Raj and Axa also already know about women having periods, because . . . well, when you’re a mom you don’t always get to go to the bathroom alone, especially when you’re at the mall with two toddlers. So they asked, and I told them that every month my body cleans out my uterus to get it ready in case we want to make a new baby.
But the bulk of their knowledge about reproduction has come from their study of biology. They have watched a lot of birds and bees. They know that the yellow powder clinging to the bee’s legs is pollen, and that the bee carries it from one flower to another to fertilize the flower so that the plant can make fruit, and the fruit can mature into seeds, which grow into new plants. We’ve planted seeds and watched them sprout too.
On the animal side, a few days after we got our chickens, five-year-old Axa rushed in to report that the rooster was sitting on one of the hens. She was worried, but I explained that he was only snuggling the hen to fertilize her egg, so it could hatch into a chick.
I don’t allow my children a lot of screen time, but almost every day they watch a fifteen minute segment of BBC’s excellent video series “Planet Earth,” or its sequel, “Life.” These are really first class nature documentaries (not sensationalist, like so much of the material on Animal Planet, for example). They are full of incredible footage (with David Attenborough’s cultured, wonder-filled, and charmingly accented narration) of animals in their natural habitats all over the world, engaging in fascinating behaviors. And one of those behaviors is mating.

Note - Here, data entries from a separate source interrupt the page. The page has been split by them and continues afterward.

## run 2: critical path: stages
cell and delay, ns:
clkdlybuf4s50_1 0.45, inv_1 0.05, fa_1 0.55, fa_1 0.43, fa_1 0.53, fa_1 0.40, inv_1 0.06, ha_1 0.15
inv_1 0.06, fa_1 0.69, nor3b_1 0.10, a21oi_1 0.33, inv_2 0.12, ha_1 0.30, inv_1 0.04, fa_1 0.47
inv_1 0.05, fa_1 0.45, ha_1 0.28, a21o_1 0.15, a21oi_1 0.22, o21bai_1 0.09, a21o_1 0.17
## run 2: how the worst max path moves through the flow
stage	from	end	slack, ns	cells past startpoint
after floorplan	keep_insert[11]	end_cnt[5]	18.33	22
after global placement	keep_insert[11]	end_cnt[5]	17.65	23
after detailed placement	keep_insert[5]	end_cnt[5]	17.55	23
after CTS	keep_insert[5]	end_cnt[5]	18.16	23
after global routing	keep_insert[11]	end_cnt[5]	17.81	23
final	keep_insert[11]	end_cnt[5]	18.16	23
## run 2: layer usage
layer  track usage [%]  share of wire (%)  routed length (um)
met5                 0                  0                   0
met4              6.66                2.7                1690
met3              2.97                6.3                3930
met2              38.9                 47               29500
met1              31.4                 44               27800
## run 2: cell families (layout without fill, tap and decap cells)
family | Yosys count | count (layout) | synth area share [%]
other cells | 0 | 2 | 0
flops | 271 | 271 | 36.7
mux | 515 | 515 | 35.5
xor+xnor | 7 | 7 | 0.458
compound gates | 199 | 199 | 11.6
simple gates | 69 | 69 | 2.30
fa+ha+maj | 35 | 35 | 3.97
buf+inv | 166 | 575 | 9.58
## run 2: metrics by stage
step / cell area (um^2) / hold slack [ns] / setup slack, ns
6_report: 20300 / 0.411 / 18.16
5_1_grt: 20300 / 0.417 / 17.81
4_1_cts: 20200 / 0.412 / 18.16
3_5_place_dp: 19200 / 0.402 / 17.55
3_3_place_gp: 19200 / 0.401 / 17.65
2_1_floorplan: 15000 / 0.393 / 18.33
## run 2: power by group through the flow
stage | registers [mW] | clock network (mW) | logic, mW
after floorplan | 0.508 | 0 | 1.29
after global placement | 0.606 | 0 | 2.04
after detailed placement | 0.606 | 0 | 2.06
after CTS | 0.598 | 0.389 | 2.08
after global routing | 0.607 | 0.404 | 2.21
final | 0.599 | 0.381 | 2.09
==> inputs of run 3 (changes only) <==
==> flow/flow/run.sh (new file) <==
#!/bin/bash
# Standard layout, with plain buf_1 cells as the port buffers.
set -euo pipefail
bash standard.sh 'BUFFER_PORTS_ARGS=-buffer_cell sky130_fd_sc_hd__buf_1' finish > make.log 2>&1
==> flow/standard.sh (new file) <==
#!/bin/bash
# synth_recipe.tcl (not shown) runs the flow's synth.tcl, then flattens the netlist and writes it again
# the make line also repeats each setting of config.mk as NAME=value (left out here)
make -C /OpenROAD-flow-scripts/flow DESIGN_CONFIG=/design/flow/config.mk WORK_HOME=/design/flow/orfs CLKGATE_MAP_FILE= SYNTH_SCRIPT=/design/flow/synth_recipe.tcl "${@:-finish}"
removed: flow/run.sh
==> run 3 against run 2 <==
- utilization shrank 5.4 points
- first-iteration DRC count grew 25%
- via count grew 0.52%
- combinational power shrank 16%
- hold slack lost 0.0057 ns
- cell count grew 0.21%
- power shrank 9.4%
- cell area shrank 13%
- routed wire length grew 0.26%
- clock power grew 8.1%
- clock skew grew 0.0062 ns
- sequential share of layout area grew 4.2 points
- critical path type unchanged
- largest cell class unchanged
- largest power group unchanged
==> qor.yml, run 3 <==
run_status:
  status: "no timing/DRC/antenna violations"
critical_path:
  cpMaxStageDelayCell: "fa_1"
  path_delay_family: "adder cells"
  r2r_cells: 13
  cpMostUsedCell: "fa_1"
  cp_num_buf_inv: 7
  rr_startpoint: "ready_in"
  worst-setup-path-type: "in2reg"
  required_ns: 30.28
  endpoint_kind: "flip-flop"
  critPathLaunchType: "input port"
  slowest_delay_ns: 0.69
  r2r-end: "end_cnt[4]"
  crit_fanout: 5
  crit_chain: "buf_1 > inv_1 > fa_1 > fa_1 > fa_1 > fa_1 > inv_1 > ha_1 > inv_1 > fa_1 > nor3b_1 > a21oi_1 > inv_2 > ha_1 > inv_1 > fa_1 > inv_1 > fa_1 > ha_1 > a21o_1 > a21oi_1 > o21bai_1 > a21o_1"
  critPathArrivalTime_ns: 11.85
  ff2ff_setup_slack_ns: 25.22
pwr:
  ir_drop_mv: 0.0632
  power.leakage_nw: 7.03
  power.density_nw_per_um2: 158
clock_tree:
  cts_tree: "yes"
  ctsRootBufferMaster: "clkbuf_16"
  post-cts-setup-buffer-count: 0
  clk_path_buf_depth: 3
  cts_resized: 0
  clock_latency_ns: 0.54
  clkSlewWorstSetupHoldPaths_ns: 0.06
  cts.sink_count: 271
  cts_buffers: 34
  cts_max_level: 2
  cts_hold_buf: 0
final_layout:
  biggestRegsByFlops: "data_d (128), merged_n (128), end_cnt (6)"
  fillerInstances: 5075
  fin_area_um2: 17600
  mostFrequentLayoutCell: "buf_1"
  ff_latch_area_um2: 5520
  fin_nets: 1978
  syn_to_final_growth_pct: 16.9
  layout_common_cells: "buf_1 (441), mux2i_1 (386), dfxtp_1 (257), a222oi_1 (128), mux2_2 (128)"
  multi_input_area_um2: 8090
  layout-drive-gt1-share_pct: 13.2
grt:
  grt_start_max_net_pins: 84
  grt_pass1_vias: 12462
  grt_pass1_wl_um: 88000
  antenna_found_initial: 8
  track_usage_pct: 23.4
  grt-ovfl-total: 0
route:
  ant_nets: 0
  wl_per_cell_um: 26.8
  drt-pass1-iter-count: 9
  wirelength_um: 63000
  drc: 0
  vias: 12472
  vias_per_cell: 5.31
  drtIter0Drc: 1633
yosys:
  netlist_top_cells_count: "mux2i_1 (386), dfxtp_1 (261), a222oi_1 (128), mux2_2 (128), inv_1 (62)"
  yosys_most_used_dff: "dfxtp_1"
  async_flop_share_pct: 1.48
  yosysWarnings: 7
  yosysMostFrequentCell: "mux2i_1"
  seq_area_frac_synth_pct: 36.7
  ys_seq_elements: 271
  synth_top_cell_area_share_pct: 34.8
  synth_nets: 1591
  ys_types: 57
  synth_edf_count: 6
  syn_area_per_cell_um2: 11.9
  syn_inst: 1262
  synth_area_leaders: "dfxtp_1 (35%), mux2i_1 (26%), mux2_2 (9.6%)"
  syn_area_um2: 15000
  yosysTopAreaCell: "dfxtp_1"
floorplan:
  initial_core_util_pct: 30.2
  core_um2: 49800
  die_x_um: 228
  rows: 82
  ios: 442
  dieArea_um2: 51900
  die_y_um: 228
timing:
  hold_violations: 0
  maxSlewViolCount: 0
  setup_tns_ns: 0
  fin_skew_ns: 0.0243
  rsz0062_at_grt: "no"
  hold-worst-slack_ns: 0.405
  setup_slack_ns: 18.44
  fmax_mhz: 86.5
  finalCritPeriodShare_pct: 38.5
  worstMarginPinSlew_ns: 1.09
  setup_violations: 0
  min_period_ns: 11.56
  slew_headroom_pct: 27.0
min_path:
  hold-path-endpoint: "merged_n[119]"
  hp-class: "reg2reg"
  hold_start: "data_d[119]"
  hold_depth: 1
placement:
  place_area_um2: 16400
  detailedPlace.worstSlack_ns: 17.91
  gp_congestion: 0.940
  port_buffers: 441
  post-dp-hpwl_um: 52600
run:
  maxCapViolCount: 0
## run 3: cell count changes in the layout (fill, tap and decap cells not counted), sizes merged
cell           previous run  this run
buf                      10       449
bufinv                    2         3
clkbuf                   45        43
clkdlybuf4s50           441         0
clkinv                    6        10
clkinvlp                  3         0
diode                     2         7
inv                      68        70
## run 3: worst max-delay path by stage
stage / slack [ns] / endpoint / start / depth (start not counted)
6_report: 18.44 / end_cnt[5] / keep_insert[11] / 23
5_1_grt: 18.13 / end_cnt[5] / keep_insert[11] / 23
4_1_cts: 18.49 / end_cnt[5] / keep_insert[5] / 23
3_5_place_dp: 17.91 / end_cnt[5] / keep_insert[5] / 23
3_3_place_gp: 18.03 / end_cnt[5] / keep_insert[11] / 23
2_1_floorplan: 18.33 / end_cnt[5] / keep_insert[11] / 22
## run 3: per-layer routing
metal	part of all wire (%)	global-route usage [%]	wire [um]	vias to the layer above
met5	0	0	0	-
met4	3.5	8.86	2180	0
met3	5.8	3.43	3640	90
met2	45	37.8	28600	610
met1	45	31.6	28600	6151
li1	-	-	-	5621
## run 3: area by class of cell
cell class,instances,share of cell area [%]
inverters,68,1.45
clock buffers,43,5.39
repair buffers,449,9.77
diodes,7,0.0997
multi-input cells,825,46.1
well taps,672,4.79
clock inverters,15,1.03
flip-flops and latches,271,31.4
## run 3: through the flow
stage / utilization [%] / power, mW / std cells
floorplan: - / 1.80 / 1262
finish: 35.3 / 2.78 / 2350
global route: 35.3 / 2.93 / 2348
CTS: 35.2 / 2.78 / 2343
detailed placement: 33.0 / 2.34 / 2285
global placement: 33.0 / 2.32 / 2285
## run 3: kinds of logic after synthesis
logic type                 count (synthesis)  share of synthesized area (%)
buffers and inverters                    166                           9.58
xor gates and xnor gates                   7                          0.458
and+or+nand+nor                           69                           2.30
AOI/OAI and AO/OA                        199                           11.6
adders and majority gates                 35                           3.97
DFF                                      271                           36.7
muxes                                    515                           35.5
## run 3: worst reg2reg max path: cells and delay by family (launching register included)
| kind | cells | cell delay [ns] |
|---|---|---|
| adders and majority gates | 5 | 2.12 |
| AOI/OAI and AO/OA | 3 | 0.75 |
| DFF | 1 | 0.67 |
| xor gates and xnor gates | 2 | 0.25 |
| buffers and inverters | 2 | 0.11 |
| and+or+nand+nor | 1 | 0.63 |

Mating rituals in the animal world are diverse, and often beautiful. A few days ago we watched a segment about the male bowerbird, who builds a romantic bower decorated with flowers, moss, and even sparkly beetles to impress a potential mate. If she likes it, she stays. Other birds engage in intricate dances before mating. For many species of fish, it is the male who prepares the nest (or in the case of the seahorse, is “impregnated” himself) and then cares for the young until they mature. In fact, Axa got a lovely little betta fish for her birthday last month. Here he is, keeping his bubble nest always at the ready, in case a female should chance by his tank.
Then there is coral, which we watched releasing clouds of sperm into the ocean during the night, or the mother poison dart frog, who feeds her tadpoles by laying an extra unfertilized egg for them to eat. Axa asked me a long time ago about whether humans have eggs, and I told her about the million eggs she already has inside her. Months later, I overheard this conversation between her and Raj:
Axa: You have sperm and I have eggs.
Raj: [pause] Eggs like a chicken?
Axa: No, my eggs are very, very small. When one gets fertilized by a sperm, it grows into a baby, and then the baby comes out!
So when Axa asked Tony last night as he was tucking her in, “how humans mate,” there wasn’t really that much to fill in. He answered her questions, explained it matter-of-factly, and expounded on the virtues of premarital abstinence (i.e. explained that’s what we mean when we say it’s not good to snuggle or sleep in the same bed with someone before you’re married).
Axa doesn’t think she’d ever want to do anything like that anyway. We’re just glad she felt comfortable enough to come to us with questions. How do you talk to your children about sex?